- EXTRACTED MATERIAL:
......

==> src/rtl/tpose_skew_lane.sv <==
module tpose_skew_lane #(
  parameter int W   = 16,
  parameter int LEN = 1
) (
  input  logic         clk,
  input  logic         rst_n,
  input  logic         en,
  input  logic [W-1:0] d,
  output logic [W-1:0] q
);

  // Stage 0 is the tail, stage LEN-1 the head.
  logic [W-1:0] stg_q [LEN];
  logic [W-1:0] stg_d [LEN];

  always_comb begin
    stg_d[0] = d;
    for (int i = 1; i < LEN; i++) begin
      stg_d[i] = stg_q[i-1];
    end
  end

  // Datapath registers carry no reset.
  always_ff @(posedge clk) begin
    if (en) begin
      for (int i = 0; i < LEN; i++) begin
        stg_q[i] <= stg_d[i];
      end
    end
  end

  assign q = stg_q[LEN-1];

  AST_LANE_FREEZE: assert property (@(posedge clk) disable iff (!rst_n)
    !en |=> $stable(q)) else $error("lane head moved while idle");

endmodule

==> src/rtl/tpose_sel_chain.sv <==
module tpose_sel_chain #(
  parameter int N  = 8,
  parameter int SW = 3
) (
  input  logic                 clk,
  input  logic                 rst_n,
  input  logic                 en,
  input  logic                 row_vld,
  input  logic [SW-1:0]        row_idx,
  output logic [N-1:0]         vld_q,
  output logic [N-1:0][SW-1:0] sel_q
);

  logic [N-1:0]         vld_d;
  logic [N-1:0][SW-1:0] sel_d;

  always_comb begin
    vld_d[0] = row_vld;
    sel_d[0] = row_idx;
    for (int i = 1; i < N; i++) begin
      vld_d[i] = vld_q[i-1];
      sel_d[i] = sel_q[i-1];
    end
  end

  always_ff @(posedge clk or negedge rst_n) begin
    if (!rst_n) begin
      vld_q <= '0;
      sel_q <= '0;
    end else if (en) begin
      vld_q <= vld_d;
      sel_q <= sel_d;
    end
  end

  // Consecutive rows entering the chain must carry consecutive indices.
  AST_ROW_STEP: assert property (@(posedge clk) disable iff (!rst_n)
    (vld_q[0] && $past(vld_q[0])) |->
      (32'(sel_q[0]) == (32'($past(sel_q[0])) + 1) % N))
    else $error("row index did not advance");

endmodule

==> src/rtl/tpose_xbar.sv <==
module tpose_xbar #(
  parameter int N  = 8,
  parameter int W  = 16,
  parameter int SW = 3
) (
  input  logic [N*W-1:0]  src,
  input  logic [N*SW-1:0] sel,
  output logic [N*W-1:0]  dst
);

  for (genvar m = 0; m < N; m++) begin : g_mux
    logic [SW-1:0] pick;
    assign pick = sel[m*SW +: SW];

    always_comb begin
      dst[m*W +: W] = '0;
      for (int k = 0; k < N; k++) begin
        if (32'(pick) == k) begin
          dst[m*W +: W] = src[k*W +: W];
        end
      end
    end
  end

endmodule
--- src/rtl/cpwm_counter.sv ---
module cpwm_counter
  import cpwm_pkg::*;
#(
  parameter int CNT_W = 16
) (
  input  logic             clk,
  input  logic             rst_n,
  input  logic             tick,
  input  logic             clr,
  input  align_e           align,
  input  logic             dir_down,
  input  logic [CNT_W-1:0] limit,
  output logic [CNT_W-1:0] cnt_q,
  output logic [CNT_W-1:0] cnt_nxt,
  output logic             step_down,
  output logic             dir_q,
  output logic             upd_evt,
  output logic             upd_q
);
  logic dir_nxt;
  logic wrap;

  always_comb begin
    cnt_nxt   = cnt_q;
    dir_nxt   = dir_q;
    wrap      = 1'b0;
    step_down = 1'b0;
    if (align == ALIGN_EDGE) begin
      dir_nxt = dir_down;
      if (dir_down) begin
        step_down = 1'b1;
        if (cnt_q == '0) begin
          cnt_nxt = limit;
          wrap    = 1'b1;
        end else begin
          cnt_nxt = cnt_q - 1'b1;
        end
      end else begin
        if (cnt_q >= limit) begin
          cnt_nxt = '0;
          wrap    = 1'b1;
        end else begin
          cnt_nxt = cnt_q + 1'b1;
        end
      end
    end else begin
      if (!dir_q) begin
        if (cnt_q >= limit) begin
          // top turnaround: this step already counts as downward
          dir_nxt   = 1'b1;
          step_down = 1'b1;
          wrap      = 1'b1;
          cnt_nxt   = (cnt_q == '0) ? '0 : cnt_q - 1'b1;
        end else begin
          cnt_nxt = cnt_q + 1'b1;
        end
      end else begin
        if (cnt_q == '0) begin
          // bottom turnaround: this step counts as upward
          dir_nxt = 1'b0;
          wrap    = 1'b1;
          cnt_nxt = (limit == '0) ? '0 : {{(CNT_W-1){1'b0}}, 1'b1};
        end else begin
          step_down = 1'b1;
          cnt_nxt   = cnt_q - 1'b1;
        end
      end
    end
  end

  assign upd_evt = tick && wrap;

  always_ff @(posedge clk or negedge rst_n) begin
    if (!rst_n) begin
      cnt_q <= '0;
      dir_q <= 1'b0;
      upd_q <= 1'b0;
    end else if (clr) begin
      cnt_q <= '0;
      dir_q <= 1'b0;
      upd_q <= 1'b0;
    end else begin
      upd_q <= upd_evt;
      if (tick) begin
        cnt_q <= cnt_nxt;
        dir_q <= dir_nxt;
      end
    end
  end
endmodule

......

- WHAT NEEDS TO BE DONE: All entries above should be duplicated exactly, none omitted.

- COMPLETED EXERCISE:
==> src/rtl/tpose_skew_lane.sv <==
module tpose_skew_lane #(
  parameter int W   = 16,
  parameter int LEN = 1
) (
  input  logic         clk,
  input  logic         rst_n,
  input  logic         en,
  input  logic [W-1:0] d,
  output logic [W-1:0] q
);

  // Stage 0 is the tail, stage LEN-1 the head.
  logic [W-1:0] stg_q [LEN];
  logic [W-1:0] stg_d [LEN];

  always_comb begin
    stg_d[0] = d;
    for (int i = 1; i < LEN; i++) begin
      stg_d[i] = stg_q[i-1];
    end
  end

  // Datapath registers carry no reset.
  always_ff @(posedge clk) begin
    if (en) begin
      for (int i = 0; i < LEN; i++) begin
        stg_q[i] <= stg_d[i];
      end
    end
  end

  assign q = stg_q[LEN-1];

  AST_LANE_FREEZE: assert property (@(posedge clk) disable iff (!rst_n)
    !en |=> $stable(q)) else $error("lane head moved while idle");

endmodule

==> src/rtl/tpose_sel_chain.sv <==
module tpose_sel_chain #(
  parameter int N  = 8,
  parameter int SW = 3
) (
  input  logic                 clk,
  input  logic                 rst_n,
  input  logic                 en,
  input  logic                 row_vld,
  input  logic [SW-1:0]        row_idx,
  output logic [N-1:0]         vld_q,
  output logic [N-1:0][SW-1:0] sel_q
);

  logic [N-1:0]         vld_d;
  logic [N-1:0][SW-1:0] sel_d;

  always_comb begin
    vld_d[0] = row_vld;
    sel_d[0] = row_idx;
    for (int i = 1; i < N; i++) begin
      vld_d[i] = vld_q[i-1];
      sel_d[i] = sel_q[i-1];
    end
  end

  always_ff @(posedge clk or negedge rst_n) begin
    if (!rst_n) begin
      vld_q <= '0;
      sel_q <= '0;
    end else if (en) begin
      vld_q <= vld_d;
      sel_q <= sel_d;
    end
  end

  // Consecutive rows entering the chain must carry consecutive indices.
  AST_ROW_STEP: assert property (@(posedge clk) disable iff (!rst_n)
    (vld_q[0] && $past(vld_q[0])) |->
      (32'(sel_q[0]) == (32'($past(sel_q[0])) + 1) % N))
    else $error("row index did not advance");

endmodule

==> src/rtl/tpose_xbar.sv <==
module tpose_xbar #(
  parameter int N  = 8,
  parameter int W  = 16,
  parameter int SW = 3
) (
  input  logic [N*W-1:0]  src,
  input  logic [N*SW-1:0] sel,
  output logic [N*W-1:0]  dst
);

  for (genvar m = 0; m < N; m++) begin : g_mux
    logic [SW-1:0] pick;
    assign pick = sel[m*SW +: SW];

    always_comb begin
      dst[m*W +: W] = '0;
      for (int k = 0; k < N; k++) begin
        if (32'(pick) == k) begin
          dst[m*W +: W] = src[k*W +: W];
        end
      end
    end
  end

endmodule
--- src/rtl/cpwm_counter.sv ---
module cpwm_counter
  import cpwm_pkg::*;
#(
  parameter int CNT_W = 16
) (
  input  logic             clk,
  input  logic             rst_n,
  input  logic             tick,
  input  logic             clr,
  input  align_e           align,
  input  logic             dir_down,
  input  logic [CNT_W-1:0] limit,
  output logic [CNT_W-1:0] cnt_q,
  output logic [CNT_W-1:0] cnt_nxt,
  output logic             step_down,
  output logic             dir_q,
  output logic             upd_evt,
  output logic             upd_q
);
  logic dir_nxt;
  logic wrap;

  always_comb begin
    cnt_nxt   = cnt_q;
    dir_nxt   = dir_q;
    wrap      = 1'b0;
    step_down = 1'b0;
    if (align == ALIGN_EDGE) begin
      dir_nxt = dir_down;
      if (dir_down) begin
        step_down = 1'b1;
        if (cnt_q == '0) begin
          cnt_nxt = limit;
          wrap    = 1'b1;
        end else begin
          cnt_nxt = cnt_q - 1'b1;
        end
      end else begin
        if (cnt_q >= limit) begin
          cnt_nxt = '0;
          wrap    = 1'b1;
        end else begin
          cnt_nxt = cnt_q + 1'b1;
        end
      end
    end else begin
      if (!dir_q) begin
        if (cnt_q >= limit) begin
          // top turnaround: this step already counts as downward
          dir_nxt   = 1'b1;
          step_down = 1'b1;
          wrap      = 1'b1;
          cnt_nxt   = (cnt_q == '0) ? '0 : cnt_q - 1'b1;
        end else begin
          cnt_nxt = cnt_q + 1'b1;
        end
      end else begin
        if (cnt_q == '0) begin
          // bottom turnaround: this step counts as upward
          dir_nxt = 1'b0;
          wrap    = 1'b1;
          cnt_nxt = (limit == '0) ? '0 : {{(CNT_W-1){1'b0}}, 1'b1};
        end else begin
          step_down = 1'b1;
          cnt_nxt   = cnt_q - 1'b1;
        end
      end
    end
  end

  assign upd_evt = tick && wrap;

  always_ff @(posedge clk or negedge rst_n) begin
    if (!rst_n) begin
      cnt_q <= '0;
      dir_q <= 1'b0;
      upd_q <= 1'b0;
    end else if (clr) begin
      cnt_q <= '0;
      dir_q <= 1'b0;
      upd_q <= 1'b0;
    end else begin
      upd_q <= upd_evt;
      if (tick) begin
        cnt_q <= cnt_nxt;
        dir_q <= dir_nxt;
      end
    end
  end
endmodule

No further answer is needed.